|Detected||Jun 28 2005 09:28 GMT|
|Released||Jun 29 2005 12:05 GMT|
|Published||Jun 28 2005 09:28 GMT|
This file virus is a Windows PE EXE file, packed using UPX. The packed file is approximately 56KB in size, and the unpacked file is approximately 122KB in size.
Once launched, the virus will encrypt files with the following extensions on the victim machine:
arj cdr cgi css csv db dbf dbt dbx doc flb frm frt frx gtd gz htm html kwm mdb mmf pak pdf pl pst pwa pwl pwm rar rmr rtf sar tar tbb txt xls xml zip
The original virus file will be deleted after launch.
The following text can be seen at the beginning of encrypted files:
A file named readme.txt will appear in folders which contain encrypted files. The contents of readme.txt are as follows:
Some files are coded.

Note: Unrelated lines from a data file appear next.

--- src/rtl/rfsh_pkg.sv ---
package rfsh_pkg;

    typedef enum logic {
        RF_IDLE = 1'b0,
        RF_RUN  = 1'b1
    } rf_state_e;

    typedef struct packed {
        logic busy;
        logic strobe;
        logic done;
    } rf_ctl_t;

    function automatic int unsigned cnt_width(input int unsigned n);
        return (n < 2) ? 1 : $clog2(n);
    endfunction

endpackage
`config.mk`:
```
export PLATFORM = sky130hd
export DESIGN_NAME = vint_accept_unit
export DESIGN_NICKNAME = d
export VERILOG_FILES = /design/src/rtl/vau_pkg.sv /design/src/rtl/vau_nmi_latch.sv /design/src/rtl/vau_prio_pick.sv /design/src/rtl/vau_ctrl.sv /design/src/rtl/vint_accept_unit.sv
export SDC_FILE = /design/constraint.sdc
export NUM_CORES = 1
export LEC_CHECK = 0
export BUFFER_PORTS_ARGS = -buffer_cell sky130_fd_sc_hd__clkbuf_2
export CAP_MARGIN = 20
export CORE_MARGIN = 10
export CORE_UTILIZATION = 45
export CTS_BUF_LIST = sky130_fd_sc_hd__clkbuf_8
export CTS_CLUSTER_DIAMETER = 200
export DETAILED_ROUTE_END_ITERATION = 10
export GPL_ROUTABILITY_DRIVEN = 0
export MAX_ROUTING_LAYER = met4
export PLACE_DENSITY = 0.81
export SLEW_MARGIN = 25
export SYNTH_ARGS = -nofsm -noshare
export SYNTH_HDL_FRONTEND = slang
export SYNTH_SLANG_ARGS = --single-unit
```
`constraint.sdc`:
```
create_clock -name clk -period 4.5 [get_ports clk]
set_input_delay 0.45 -clock clk [delete_from_list [all_inputs] [get_ports clk]]
set_output_delay 0.45 -clock clk [all_outputs]
set_load 0.01 [all_outputs]
```
$ cat src/rtl/adc_seq_pkg.sv
// Shared types for the averaging scan sequencer.
// Assumes: averaging codes map to 4/8/16/32 samples, so shifts stay below 6.
package adc_seq_pkg;

    typedef enum logic [1:0] {
        CM_SCAN_STROBE = 2'b00,
        CM_PER_ACQ     = 2'b01,
        CM_SCAN_SELECT = 2'b10,
        CM_EXTERNAL    = 2'b11
    } clk_mode_e;

    typedef enum logic [1:0] {
        SQ_IDLE,
        SQ_REQ,
        SQ_ACQ,
        SQ_WAIT
    } seq_state_e;

    // log2 of the sample count for one channel
    function automatic logic [2:0] avg_shift(input logic en, input logic [1:0] code);
        return en ? (3'd2 + {1'b0, code}) : 3'd0;
    endfunction

endpackage

$ cat src/rtl/seq_ctrl.sv
// Scan controller: captures the configuration at start, walks channels
// and samples, requests acquisitions, and drives done and overrun.
// Assumes conv_done only arrives after an acquisition request.
module seq_ctrl
    import adc_seq_pkg::*;
#(
    parameter int CH_W = 2
) (
    input  logic            clk,
    input  logic            rst_n,
    input  logic [1:0]      clk_mode,
    input  logic            avg_en,
    input  logic [1:0]      avg_code,
    input  logic [CH_W-1:0] last_ch,
    input  logic            trig,
    input  logic            fifo_clr,
    input  logic            conv_done,
    output logic            acq_start,
    output logic [CH_W-1:0] acq_ch,
    output logic            sample_add,
    output logic            sample_last,
    output logic [2:0]      shift_q,
    output logic            scan_done_n,
    output logic            overrun,
    output logic            busy
);

    seq_state_e      state;
    clk_mode_e       mode_q;
    logic [CH_W-1:0] ch_q;
    logic [CH_W-1:0] last_q;
    logic [4:0]      cnt_q;
    logic [5:0]      n_smp;
    logic            last_smp;
    logic            start;
    logic            scan_end;

    assign n_smp       = 6'd1 << shift_q;
    assign last_smp    = ({1'b0, cnt_q} == (n_smp - 6'd1));
    assign start       = (state == SQ_IDLE) && trig;
    assign sample_add  = (state == SQ_ACQ) && conv_done;
    assign sample_last = sample_add && last_smp;
    assign scan_end    = sample_last && (ch_q == last_q);
    assign acq_start   = (state == SQ_REQ);
    assign acq_ch      = ch_q;
    assign busy        = (state != SQ_IDLE);

    // State sequencing between idle, request, acquisition and trigger wait
    always_ff @(posedge clk) begin
        if (!rst_n) begin
            state <= SQ_IDLE;
        end else begin
            case (state)
                SQ_IDLE: if (trig) state <= SQ_REQ;
                SQ_REQ:  state <= SQ_ACQ;
                SQ_ACQ: begin
                    if (sample_add) begin
                        if (scan_end)                 state <= SQ_IDLE;
                        else if (mode_q == CM_PER_ACQ) state <= SQ_WAIT;
                        else                          state <= SQ_REQ;
                    end
                end
                SQ_WAIT: if (trig) state <= SQ_REQ;
                default: state <= SQ_IDLE;
            endcase
        end
    end

    // Configuration capture and channel / sample counters
    always_ff @(posedge clk) begin
        if (!rst_n) begin
            mode_q  <= CM_SCAN_STROBE;
            ch_q    <= '0;
            last_q  <= '0;
            cnt_q   <= '0;
            shift_q <= '0;
        end else if (start) begin
            mode_q <= clk_mode_e'(clk_mode);
            last_q <= last_ch;
            cnt_q  <= '0;
            if (clk_mode_e'(clk_mode) == CM_EXTERNAL) begin
                ch_q    <= last_ch;
                shift_q <= '0;
            end else begin
                ch_q    <= '0;
                shift_q <= avg_shift(avg_en, avg_code);
            end
        end else if (sample_add) begin
            if (last_smp) begin
                cnt_q <= '0;
                if (!scan_end) ch_q <= ch_q + 1'b1;
            end else begin
                cnt_q <= cnt_q + 5'd1;
            end
        end
    end

    // Active-low done line: clear wins, start raises, scan end lowers
    always_ff @(posedge clk) begin
        if (!rst_n)                                   scan_done_n <= 1'b1;
        else if (fifo_clr)                            scan_done_n <= 1'b1;
        else if (start)                               scan_done_n <= 1'b1;
        else if (scan_end && mode_q != CM_EXTERNAL)   scan_done_n <= 1'b0;
    end

    // Sticky overrun on a trigger during a pending or running acquisition
    always_ff @(posedge clk) begin
        if (!rst_n)                                           overrun <= 1'b0;
        else if (fifo_clr)                                    overrun <= 1'b0;
        else if (trig && (state == SQ_REQ || state == SQ_ACQ)) overrun <= 1'b1;
    end

    p_ext_keeps_done_r7: assert property (@(posedge clk) disable iff (!rst_n)
        (busy && mode_q == CM_EXTERNAL) |=> scan_done_n);

    p_wait_blocks_req_r5: assert property (@(posedge clk) disable iff (!rst_n)
        (state == SQ_WAIT && !trig) |=> !acq_start);

    p_overrun_cause_r9: assert property (@(posedge clk) disable iff (!rst_n)
        $rose(overrun) |-> ($past(trig) && $past(busy)));

    p_done_after_last_r6: assert property (@(posedge clk) disable iff (!rst_n)
        $fell(scan_done_n) |-> ($past(conv_done) && $past(busy)));

endmodule

$ cat src/rtl/avg_accum.sv
// Per-channel accumulator: adds each accepted sample, and on the last
// sample of a channel emits (sum >> shift) and clears itself.
// Assumes at most 32 samples per channel, hence 5 guard bits.
module avg_accum #(
    parameter int DW    = 12,
    localparam int ACC_W = DW + 5
) (
    input  logic          clk,
    input  logic          rst_n,
    input  logic          add,
    input  logic          is_last,
    input  logic [2:0]    shift,
    input  logic [DW-1:0] din,
    output logic          res_valid,
    output logic [DW-1:0] res_data
);

    logic [ACC_W-1:0] acc_q;
    logic [ACC_W-1:0] sum;
    logic [ACC_W-1:0] avg;

    assign sum       = acc_q + ACC_W'(din);
    assign avg       = sum >> shift;
    assign res_valid = add && is_last;
    assign res_data  = avg[DW-1:0];

    // Running sum of the current channel
    always_ff @(posedge clk) begin
        if (!rst_n)      acc_q <= '0;
        else if (add)    acc_q <= is_last ? '0 : sum;
    end

    p_avg_fits_r2: assert property (@(posedge clk) disable iff (!rst_n)
        res_valid |-> (avg < (ACC_W'(1) << DW)));

endmodule

$ cat src/rtl/result_fifo.sv
// Result queue with first-word-fall-through read. A push into a full
// queue is dropped; a pop of an empty queue is ignored; clear wins.
// Assumes DEPTH is a power of two.
module result_fifo #(
    parameter int DW    = 12,
    parameter int DEPTH = 8,
    localparam int AW   = $clog2(DEPTH)
) (
    input  logic          clk,
    input  logic          rst_n,
    input  logic          clr,
    input  logic          push,
    input  logic [DW-1:0] push_data,
    input  logic          pop,
    output logic          rd_valid,
    output logic [DW-1:0] rd_data
);

    logic [DW-1:0] mem [DEPTH];
    logic [AW-1:0] wr_ptr;
    logic [AW-1:0] rd_ptr;
    logic [AW:0]   count;
    logic          do_push;
    logic          do_pop;

    assign do_push  = push && (count != (AW+1)'(DEPTH));
    assign do_pop   = pop && (count != '0);
    assign rd_valid = (count != '0);
    assign rd_data  = mem[rd_ptr];

    // Storage write
    always_ff @(posedge clk) begin
        if (do_push && !clr) mem[wr_ptr] <= push_data;
    end

    // Pointer and occupancy tracking
    always_ff @(posedge clk) begin
        if (!rst_n || clr) begin
            wr_ptr <= '0;
            rd_ptr <= '0;
            count  <= '0;
        end else begin
            if (do_push) wr_ptr <= wr_ptr + 1'b1;
            if (do_pop)  rd_ptr <= rd_ptr + 1'b1;
            count <= count + (AW+1)'(do_push) - (AW+1)'(do_pop);
        end
    end

    p_no_overflow_r3: assert property (@(posedge clk) disable iff (!rst_n)
        count <= (AW+1)'(DEPTH));

    p_clear_empties_r8: assert property (@(posedge clk) disable iff (!rst_n)
        clr |=> !rd_valid);

endmodule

To buy decoder mail: firstname.lastname@example.org with subject: PGPcoder md56
The text may give a different email address or decrypter version, depending on the version of Virus.Win32.GPCode.

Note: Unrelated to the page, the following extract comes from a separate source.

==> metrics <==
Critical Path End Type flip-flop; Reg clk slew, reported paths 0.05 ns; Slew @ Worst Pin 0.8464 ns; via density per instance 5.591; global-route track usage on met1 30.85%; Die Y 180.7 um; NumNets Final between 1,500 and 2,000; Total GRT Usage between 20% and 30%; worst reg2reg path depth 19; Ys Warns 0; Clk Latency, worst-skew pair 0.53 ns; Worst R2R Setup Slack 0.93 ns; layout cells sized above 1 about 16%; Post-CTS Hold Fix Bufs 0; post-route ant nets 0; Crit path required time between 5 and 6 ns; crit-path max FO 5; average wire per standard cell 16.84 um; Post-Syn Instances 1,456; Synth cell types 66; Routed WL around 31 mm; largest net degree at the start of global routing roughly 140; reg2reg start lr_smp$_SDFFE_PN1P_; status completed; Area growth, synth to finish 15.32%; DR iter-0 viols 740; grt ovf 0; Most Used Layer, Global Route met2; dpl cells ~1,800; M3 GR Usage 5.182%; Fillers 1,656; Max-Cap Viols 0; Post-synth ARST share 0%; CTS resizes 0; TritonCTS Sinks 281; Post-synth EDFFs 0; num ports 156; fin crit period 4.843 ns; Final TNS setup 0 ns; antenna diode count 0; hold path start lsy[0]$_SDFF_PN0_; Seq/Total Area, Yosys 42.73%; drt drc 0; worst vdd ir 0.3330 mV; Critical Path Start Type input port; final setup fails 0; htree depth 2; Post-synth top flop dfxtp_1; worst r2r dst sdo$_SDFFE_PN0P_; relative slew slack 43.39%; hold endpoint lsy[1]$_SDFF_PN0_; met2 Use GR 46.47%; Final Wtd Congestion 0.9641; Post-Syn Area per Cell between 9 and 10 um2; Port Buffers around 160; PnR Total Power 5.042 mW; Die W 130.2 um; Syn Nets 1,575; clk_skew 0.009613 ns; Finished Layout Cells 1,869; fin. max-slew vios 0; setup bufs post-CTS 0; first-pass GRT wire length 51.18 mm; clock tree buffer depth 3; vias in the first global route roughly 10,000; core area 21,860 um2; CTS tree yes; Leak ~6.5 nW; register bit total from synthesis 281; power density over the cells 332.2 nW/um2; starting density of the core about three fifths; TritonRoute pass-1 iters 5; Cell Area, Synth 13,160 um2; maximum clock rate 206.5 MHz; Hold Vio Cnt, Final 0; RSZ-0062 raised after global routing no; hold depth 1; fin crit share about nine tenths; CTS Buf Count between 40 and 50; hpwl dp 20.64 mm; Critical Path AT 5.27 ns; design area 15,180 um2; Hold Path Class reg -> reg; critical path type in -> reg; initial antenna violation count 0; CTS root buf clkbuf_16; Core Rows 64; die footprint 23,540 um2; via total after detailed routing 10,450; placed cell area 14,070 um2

If the user contacts the email address listed in readme.txt, they will receive an answer asking for a specific sum of money in return for decrypting files.
This type of Trojan modifies data on the victim computer so that the victim can no longer use the data, or it prevents the computer from running correctly. Once the data has been “taken hostage" (blocked or encrypted), the user will receive a ransom demand.
The ransom demand tells the victim to send the malicious user money; on receipt of this, the cyber criminal will send a program to the victim to restore the data or restore the computer’s performance.